• **GOAL OF THE EXERCISE**: Where the records below reach the line containing "Compared to run", start transcribing, and end with the line containing "In the reports", exactly and with nothing else added.

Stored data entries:
☆ ☆ ☆ ☆ ☆ ☆ ☆
This design comes from an exercise in tuning for small area on the open sky130 flow, not from production work.
At most, simulation tests tie the RTL to the original design; equivalence was not proved.
Power and IR drop assume default switching activity.

// eth_commu_top
module eth_commu_top
(
	input logic i_clk,
	input logic i_rst_n,
	input logic i_trig_send,
	input commu_pkg::len_t i_data_length,
	input commu_pkg::byte_t i_pck_ident,
	input commu_pkg::byte_t i_pck_idx,
	input commu_pkg::byte_t i_cur_byte,
	output logic o_get_cur_byte,
	output logic o_send_over,
	output logic o_tx_valid,
	output logic o_tx_last,
	output commu_pkg::byte_t o_tx_data,
	input logic i_rx_dv,
	input commu_pkg::byte_t i_rx_data,
	output commu_pkg::byte_t o_cmd,
	output logic [31:0] o_param,
	output logic o_cmd_come
);
Size in the first run: ~2000 cells after synthesis, ~990 flip-flops, roughly 100 I/O pins, about 30000 sq um of cells after synthesis.
clock: 12.0 ns
lec_check: 0
cap_margin: 20
core_margin: 2
core_utilization: 60
place_density: 0.75
slew_margin: 20
standard.sh (not shown) runs the stock make flow with config.mk's settings and CLKGATE_MAP_FILE= SYNTH_SCRIPT=/design/flow/synth_recipe.tcl, a recipe that flattens the netlist after the stock synthesis.
==> flow/flow/run.sh <==
#!/bin/bash
# Standard layout (the standard.sh) with a leaner clock tree and small port buffers:
# clkbuf_8 clock buffers in small sink clusters and no dummy loads on the clock tree; every
# port still gets its own buffer (buf_1). The make output goes to standard_run.log; the ORFS
# steps keep their own logs under orfs/logs.
set -o pipefail
export CTS_ARGS="-sink_clustering_enable -repair_clock_nets -dont_use_dummy_load -buf_list {sky130_fd_sc_hd__clkbuf_8} -sink_clustering_size 16 -sink_clustering_max_diameter 60"
export BUFFER_PORTS_ARGS="-buffer_cell sky130_fd_sc_hd__buf_1"
bash standard.sh > standard_run.log 2>&1
The baseline finished with timing, DRC and antenna clean.
Next try:
--- a/flow/config.mk
+++ b/flow/config.mk
@@ -8,5 +8,5 @@
 export CAP_MARGIN = 20
 export CORE_MARGIN = 2
-export CORE_UTILIZATION = 60
-export PLACE_DENSITY = 0.75
+export CORE_UTILIZATION = 70
+export PLACE_DENSITY = 0.85
 export SLEW_MARGIN = 20
First-iteration DRC count drops slightly; clock skew drops by 0.033 ns; setup slack gets better by 0.049 ns; utilization climbs by 10 points; wire length drops slightly; global-route usage climbs by 4.0 points; clock power stays flat; via count climbs slightly; register-to-register slack gets better by 0.04 ns.
Next try:
--- a/flow/config.mk
+++ b/flow/config.mk
@@ -8,5 +8,5 @@
 export CAP_MARGIN = 20
 export CORE_MARGIN = 2
-export CORE_UTILIZATION = 70
-export PLACE_DENSITY = 0.85
+export CORE_UTILIZATION = 65
+export PLACE_DENSITY = 0.8
 export SLEW_MARGIN = 20
Outcome:
- The changed run finished with timing, DRC and antenna clean
- clock power is about the same
- non-clock buffer count shrinks by 4
- total power hardly moves
- routed wire length shrinks slightly
- count of clock-buffer cells in the layout does not change
- hold slack loses 0.022 ns
- fmax stays flat
- first-iteration DRC count grows by a few percent
- cell count grows slightly
- sequential share of layout area hardly moves
Next try:
--- a/flow/flow/run.sh
+++ b/flow/flow/run.sh
@@ -5,5 +5,5 @@
 # steps keep their own logs under orfs/logs.
 set -o pipefail
-export CTS_ARGS="-sink_clustering_enable -repair_clock_nets -dont_use_dummy_load -buf_list {sky130_fd_sc_hd__clkbuf_8} -sink_clustering_size 16 -sink_clustering_max_diameter 60"
+export CTS_ARGS="-sink_clustering_enable -repair_clock_nets -dont_use_dummy_load -buf_list {sky130_fd_sc_hd__clkbuf_16} -sink_clustering_size 30 -sink_clustering_max_diameter 45"
 export BUFFER_PORTS_ARGS="-buffer_cell sky130_fd_sc_hd__buf_1"
 bash standard.sh > standard_run.log 2>&1
Result: Wire length went up by 4.0%. Power went up by 9.5%. Synthesized cell count is unchanged. Global-route usage went up by 0.98 points. Worst hold slack gains 0.018 ns. Worst setup slack loses 0.076 ns. Synthesized area is unchanged. Sequential power stays flat. Critical path depth stays the same. Die area is unchanged.

== before ==
eth_commu_top, a different RTL version from the one above (not shown whole).
Size in the first run: about 2100 cells after synthesis, about 100 I/O pins, roughly 30000 um2 of cells after synthesis.
==> flow/design.v (excerpt) <==
module eth_commu_top
(
	input logic i_clk,
	input logic i_rst_n,
	input logic i_trig_send,
	input commu_pkg::len_t i_data_length,
	input commu_pkg::byte_t i_pck_ident,
	input commu_pkg::byte_t i_pck_idx,
	input commu_pkg::byte_t i_cur_byte,
	output logic o_get_cur_byte,
	output logic o_send_over,
	output logic o_tx_valid,
	output logic o_tx_last,
	output commu_pkg::byte_t o_tx_data,
	input logic i_rx_dv,
	input commu_pkg::byte_t i_rx_data,
	output commu_pkg::byte_t o_cmd,
	output logic [31:0] o_param,
	output logic o_cmd_come
);
	commu_pkg::ip_t local_ip;
	logic local_set;
	logic dest_set;
	commu_pkg::ip_t dest_ip;
	commu_pkg::mac_t dest_mac;
	logic arp_req;
	commu_pkg::ip_t arp_ip;
	commu_pkg::mac_t arp_mac;
	logic tx_hdr;
	logic slot_valid;
	logic [111:0] slot_rec;
	logic [2:0] slot_kind;
	logic slot_release;
	logic slot_stage_arm;
	logic slot_loading;
	tx_frame_sender u_sender
	(
		.i_clk(i_clk),
		.i_rst_n(i_rst_n),
		.i_trig_send(i_trig_send),
  ...
clock: 12.0 ns
lec_check: 0
cap_margin: 20
core_margin: 2
core_utilization: 60
place_density: 0.75
slew_margin: 20
==> flow/flow/run.sh <==
#!/bin/bash
# Standard layout (the standard.sh) with a leaner clock tree and small port buffers:
# clkbuf_8 clock buffers in small sink clusters and no dummy loads on the clock tree; every
# port still gets its own buffer (buf_1). The make output goes to standard_run.log; the ORFS
# steps keep their own logs under orfs/logs.
set -o pipefail
export CTS_ARGS="-sink_clustering_enable -repair_clock_nets -dont_use_dummy_load -buf_list {sky130_fd_sc_hd__clkbuf_8} -sink_clustering_size 16 -sink_clustering_max_diameter 60"
export BUFFER_PORTS_ARGS="-buffer_cell sky130_fd_sc_hd__buf_1"
bash standard.sh > standard_run.log 2>&1
Changes in after relative to before:
# before
export LEC_CHECK = 0
export CAP_MARGIN = 20
export CORE_MARGIN = 2
export CORE_UTILIZATION = 60
export PLACE_DENSITY = 0.75
export SLEW_MARGIN = 20
create_clock -name core_clock -period 12.0 [get_ports {i_clk}]
# after
export LEC_CHECK = 0
export CAP_MARGIN = 20
export CORE_MARGIN = 2
export CORE_UTILIZATION = 40
export SLEW_MARGIN = 20
create_clock -name core_clock -period 12.0 [get_ports {i_clk}]
==> flow/flow/run.sh <==
#!/bin/bash
# Standard layout (the standard.sh) with a leaner clock tree, small port buffers.
# no dummy loads.
# clkbuf_8 clock buffers in small clusters and no dummy loads; every port still gets its own
# buffer; repair_timing's power recovery after global routing.
set -o pipefail
export CTS_ARGS="-sink_clustering_enable -repair_clock_nets -dont_use_dummy_load -buf_list {sky130_fd_sc_hd__clkbuf_8} -sink_clustering_size 16 -sink_clustering_max_diameter 50"
export BUFFER_PORTS_ARGS="-buffer_cell sky130_fd_sc_hd__buf_1"
bash standard.sh > standard_run.log 2>&1
### Flow results
- On met2 demand-to-capacity share in global routing: between before and after, it ends up higher for before.
- Post-layout instance area, after vs before: up slightly
- Side by side, starting density of the core turned out lower in after than in before.
- Least setup slack across all paths after layout for after is higher than for before.
- Relative to before, die area increased by 26000 um2 in after.

== run 1 ==
Another version of the RTL of eth_commu_top (not shown whole).
Size: ~2100 cells after synthesis, roughly 1000 flip-flops, roughly 100 I/O pins, ~31000 sq um of cells after synthesis.
Settings: LEC_CHECK=0, CAP_MARGIN=20, CORE_MARGIN=2, CORE_UTILIZATION=40, SLEW_MARGIN=20; clock period 12.0 ns.
==> flow/flow/run.sh <==
#!/bin/bash
# Standard layout (the standard.sh) with a leaner clock tree and small port buffers:
# small clock buffers, no dummy loads; every port still gets its own buffer.
set -o pipefail
export CTS_ARGS="-sink_clustering_enable -repair_clock_nets -dont_use_dummy_load -buf_list {sky130_fd_sc_hd__clkbuf_8} -sink_clustering_size 16 -sink_clustering_max_diameter 50"
export BUFFER_PORTS_ARGS="-buffer_cell sky130_fd_sc_hd__buf_1"
bash standard.sh > standard_run.log 2>&1
Run 1 completed end to end with timing, DRC and antenna clean.
Inputs modified between run 1 and run 2:
==> flow/flow/run.sh <==
#!/bin/bash
# Standard layout (the standard.sh) with a leaner clock tree and small port buffers:
# small clock buffers, no dummy loads; every port still gets its own buffer.
set -o pipefail
export CTS_ARGS="-sink_clustering_enable -repair_clock_nets -dont_use_dummy_load -buf_list {sky130_fd_sc_hd__clkbuf_8} -sink_clustering_size 20 -sink_clustering_max_diameter 45"
export BUFFER_PORTS_ARGS="-buffer_cell sky130_fd_sc_hd__buf_1"
bash standard.sh > standard_run.log 2>&1
==> comparison <==
- Re total of cells resized after clock tree synthesis: no difference whatsoever between run 1 and run 2.
- Delta (run 2 minus run 1): slew at the pin closest to its max-slew limit dropped 0.021 ns, worst voltage drop across the vdd grid climbed 5.5%, non-clock buffer instance count of the final layout barely changed.
- Looking at run 2 and run 1, the multi-input gate share of total cell area is a wash.
- Run 1 and run 2 ended up with roughly the same via count.
- Of run 2 and run 1, the run reporting the higher normalized max-slew margin was run 2.
- Clock power share (run 2 over run 1): increase, 0.6 points
Input changes introduced in run 3 (baseline for comparison: run 2):
==> flow/flow/run.sh <==
#!/bin/bash
# Standard layout (the standard.sh) with a leaner clock tree and small port buffers:
# small clock buffers, no dummy loads; every port still gets its own buffer.
set -o pipefail
export CTS_ARGS="-sink_clustering_enable -repair_clock_nets -dont_use_dummy_load -buf_list {sky130_fd_sc_hd__clkbuf_16} -sink_clustering_size 36 -sink_clustering_max_diameter 60"
export BUFFER_PORTS_ARGS="-buffer_cell sky130_fd_sc_hd__buf_1"
bash standard.sh > standard_run.log 2>&1
## What came out
Compared to run 2, run 3 shows a narrower setup margin.
The sum of routed wire segments on met1 on run 3 is in line with that on run 2.
Area added between synthesis and finish on run 3 is down relative to run 2.
Wire length is lower on run 3
In the reports for run 3 and run 2, the larger worst hold slack belongs to run 3.

eth_commu_top with an RTL version that a note above also has.
For scale: ~2,000 cells after synthesis, roughly 100 I/O pins, roughly 30,000 um^2 of cells after synthesis.
Settings: LEC_CHECK=0, CAP_MARGIN=20, CORE_MARGIN=2, CORE_UTILIZATION=65, GPL_ROUTABILITY_DRIVEN=0, GPL_TIMING_DRIVEN=0, PLACE_DENSITY=0.8, SLEW_MARGIN=20; clock period 12.0 ns.
==> flow/flow/run.sh <==
#!/bin/bash
# Standard layout (the standard.sh) with a leaner clock tree and small port buffers:
# clkbuf_8 clock buffers in small sink clusters and no dummy loads on the clock tree; every
# port still gets its own buffer (buf_1). The make output goes to standard_run.log; the ORFS
# steps keep their own logs under orfs/logs.
set -o pipefail
export CTS_ARGS="-sink_clustering_enable -repair_clock_nets -dont_use_dummy_load -buf_list {sky130_fd_sc_hd__clkbuf_8} -sink_clustering_size 16 -sink_clustering_max_diameter 60"
export BUFFER_PORTS_ARGS="-buffer_cell sky130_fd_sc_hd__buf_1"
bash standard.sh > standard_run.log 2>&1
==> next run, changes <==
--- a/flow/flow/run.sh
+++ b/flow/flow/run.sh
@@ -5,5 +5,5 @@
 # steps keep their own logs under orfs/logs.
 set -o pipefail
-export CTS_ARGS="-sink_clustering_enable -repair_clock_nets -dont_use_dummy_load -buf_list {sky130_fd_sc_hd__clkbuf_8} -sink_clustering_size 16 -sink_clustering_max_diameter 60"
+export CTS_ARGS="-sink_clustering_enable -repair_clock_nets -dont_use_dummy_load -buf_list {sky130_fd_sc_hd__clkbuf_8} -sink_clustering_size 20 -sink_clustering_max_diameter 50"
 export BUFFER_PORTS_ARGS="-buffer_cell sky130_fd_sc_hd__buf_1"
 bash standard.sh > standard_run.log 2>&1
--- a/flow/config.mk
+++ b/flow/config.mk
@@ -9,6 +9,4 @@
 export CORE_MARGIN = 2
 export CORE_UTILIZATION = 65
-export GPL_ROUTABILITY_DRIVEN = 0
-export GPL_TIMING_DRIVEN = 0
 export PLACE_DENSITY = 0.8
 export SLEW_MARGIN = 20
After rerunning:
- hold slack gets better by 6.4 ps
- count of clock-buffer cells in the layout falls by 8
- design area decreases slightly
- wire length falls by a few percent
- flip-flop and latch count is unchanged

== yarrow ==
RTL: one of the versions met above, not the one the previous note started from.
Size in the first run: ~2100 cells after synthesis, ~30000 um^2 of cells after synthesis.
clock: 12.0 ns
lec_check: 0
cap_margin: 20
core_margin: 2
core_utilization: 60
place_density: 0.75
slew_margin: 20
==> flow/flow/run.sh <==
#!/bin/bash
# Standard layout (the standard.sh) with a leaner clock tree, small port buffers.
# no dummy loads.
# clkbuf_8 clock buffers in small clusters and no dummy loads; every port still gets its own
# buffer; repair_timing's power recovery after global routing.
set -o pipefail
export CTS_ARGS="-sink_clustering_enable -repair_clock_nets -dont_use_dummy_load -buf_list {sky130_fd_sc_hd__clkbuf_8} -sink_clustering_size 16 -sink_clustering_max_diameter 50"
export BUFFER_PORTS_ARGS="-buffer_cell sky130_fd_sc_hd__buf_1"
bash standard.sh > standard_run.log 2>&1
The following lists how garnet was set up differently from yarrow:
Settings: PLACE_DENSITY: 0.75 -> 0.85; CORE_UTILIZATION: 60 -> 70.
==> flow/flow/run.sh <==
#!/bin/bash
# Standard layout (the standard.sh) with a leaner clock tree and small port buffers:
# clkbuf_8 clock buffers in small sink clusters and no dummy loads on the clock tree; every
# port still gets its own buffer (buf_1). The make output goes to standard_run.log; the ORFS
# steps keep their own logs under orfs/logs.
set -o pipefail
export CTS_ARGS="-sink_clustering_enable -repair_clock_nets -dont_use_dummy_load -buf_list {sky130_fd_sc_hd__clkbuf_8} -sink_clustering_size 16 -sink_clustering_max_diameter 50"
export BUFFER_PORTS_ARGS="-buffer_cell sky130_fd_sc_hd__buf_1"
bash standard.sh > standard_run.log 2>&1
Notes after the runs:
Comparing garnet and yarrow, the lower data required time at the worst endpoint is on garnet. The final reports for garnet and yarrow show share of total power in the clock network lower in the former. garnet: full flow OK, the timing, design-rule and antenna checks passed. Looking at final-layout clock-cell area share, garnet sits 0.20 points lower than yarrow does. Diff yarrow..garnet | multi-input gate share of the layout cell area | negligible.
Here is what was changed in the inputs of nickel compared with garnet.
Settings: CORE_UTILIZATION changed from 70 to 60; PLACE_DENSITY changed from 0.85 to 0.75.
==> summary.txt <==
Going from garnet to nickel, global-route usage over all layers shrinks by 5.7 points. Compared garnet against nickel; post-route fraction of the period consumed by the critical path within noise. nickel vs garnet — worst setup slack rose 0.015 ns. Combinational group power of nickel is on par with garnet. nickel vs garnet — finished layout cell area climbed slightly. Relative to garnet, total die area increased by about 16% in nickel. nickel against garnet; via count is down by a few percent. Of nickel and garnet, it is nickel that has the higher final cell count. Count of clock-buffer cells in the layout, nickel vs garnet: up by a few percent.

eth_commu_top, a different RTL version from the one above (not shown whole).
Size in the first run: about 2,000 cells after synthesis, about 970 flip-flops, ~100 I/O pins.
// eth_commu_top
module eth_commu_top
(
	input logic i_clk,
	input logic i_rst_n,
	input logic i_trig_send,
	input commu_pkg::len_t i_data_length,
	input commu_pkg::byte_t i_pck_ident,
	input commu_pkg::byte_t i_pck_idx,
	input commu_pkg::byte_t i_cur_byte,
	output logic o_get_cur_byte,
	output logic o_send_over,
	output logic o_tx_valid,
	output logic o_tx_last,
	output commu_pkg::byte_t o_tx_data,
	input logic i_rx_dv,
	input commu_pkg::byte_t i_rx_data,
	output commu_pkg::byte_t o_cmd,
	output logic [31:0] o_param,
	output logic o_cmd_come
);
export LEC_CHECK = 0
export CAP_MARGIN = 20
export CORE_MARGIN = 2
export CORE_UTILIZATION = 40
export SLEW_MARGIN = 20
create_clock -name core_clock -period 12.0 [get_ports {i_clk}]
==> flow/flow/run.sh <==
#!/bin/bash
# Standard layout (the standard.sh) with a leaner clock tree and small port buffers:
# small clock buffers, no dummy loads; every port still gets its own buffer.
set -o pipefail
export CTS_ARGS="-sink_clustering_enable -repair_clock_nets -dont_use_dummy_load -buf_list {sky130_fd_sc_hd__clkbuf_16} -sink_clustering_size 30 -sink_clustering_max_diameter 60"
export BUFFER_PORTS_ARGS="-buffer_cell sky130_fd_sc_hd__buf_1"
bash standard.sh > standard_run.log 2>&1
==> next run, changes <==
--- a/flow/flow/run.sh
+++ b/flow/flow/run.sh
@@ -5 +5 @@
-export CTS_ARGS="-sink_clustering_enable -repair_clock_nets -dont_use_dummy_load -buf_list {sky130_fd_sc_hd__clkbuf_16} -sink_clustering_size 30 -sink_clustering_max_diameter 60"
+export CTS_ARGS="-sink_clustering_enable -repair_clock_nets -dont_use_dummy_load -buf_list {sky130_fd_sc_hd__clkbuf_8 sky130_fd_sc_hd__clkbuf_16}"
=> The changed run passed the timing, design-rule and antenna checks. Worst setup slack loses 47 ps. Power goes up by 9.0%. Synthesized area does not change. Die area does not change. Via count goes up by 1.1%. Design area is higher by 2.6%. Sequential power stays flat. Flip-flop and latch count is unchanged. Global-route usage goes up by 0.26 points. Worst hold slack improves by 21 ps.
Function was not checked in any run of this note: the RTL went through the layout flow alone.

==> afterwards: timing with drivers on the ports <==
No port has a modelled driver above. Below, the same layouts with a new extraction and two added sets of constraints.
Step 1, drivers: a clkbuf_16 drives i_clk and a buf_2 each remaining input, both assumed.
Step 2, shift: input delay + t, output delay - t, t = (earliest + latest rising clock arrival at the registers) / 2. This alone moves slack from input paths to output paths.
a / b / c = no drivers / after step 1 / after step 2; a / b = the first two.
| run | shift t [ns] | slack for setup (ns) | pins driven straight from the clock port |
|---|---|---|---|
| the first run of note 1 | 0.668 | 5.946 / 5.977 / 5.308 | 1 |
| the second run of note 1 | 0.691 | 5.996 / 6.023 / 5.332 | 1 |
| the third run of note 1 | 0.693 | 5.986 / 6.013 / 5.320 | 1 |
| the fourth run of note 1 | 0.636 | 5.910 / 5.943 / 5.307 | 1 |
| before | 0.706 | 5.785 / 5.817 / 5.111 | 1 |
| after | 0.704 | 5.811 / 5.846 / 5.143 | 1 |
| run 1 | 0.719 | 5.974 / 6.004 / 5.286 | 1 |
| run 2 | 0.729 | 6.095 / 6.128 / 5.399 | 1 |
| run 3 | 0.657 | 6.075 / 6.117 / 5.460 | 1 |
| the first run of note 4 | 0.709 | 5.600 / 5.628 / 4.919 | 1 |
| the second run of note 4 | 0.665 | 5.960 / 5.990 / 5.325 | 1 |
| yarrow | 0.680 | 5.806 / 5.826 / 5.146 | 1 |
| garnet | 0.688 | 5.791 / 5.819 / 5.132 | 1 |
| nickel | 0.680 | 5.806 / 5.826 / 5.146 | 1 |
| the first run of note 6 | 0.688 | 6.234 / 6.274 / 5.587 | 1 |
| the second run of note 6 | 0.684 | 6.187 / 6.225 / 5.541 | 1 |
After both steps setup and hold are still met in every run listed. For run 2, which loses most, drivers alone change the setup slack by +0.033 ns; drivers and shift together by -0.696 ns.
☆ ☆ ☆ ☆ ☆ ☆ ☆
• **SOLUTION BELOW**:
Compared to run 2, run 3 shows a narrower setup margin.
The sum of routed wire segments on met1 on run 3 is in line with that on run 2.
Area added between synthesis and finish on run 3 is down relative to run 2.
Wire length is lower on run 3
In the reports for run 3 and run 2, the larger worst hold slack belongs to run 3.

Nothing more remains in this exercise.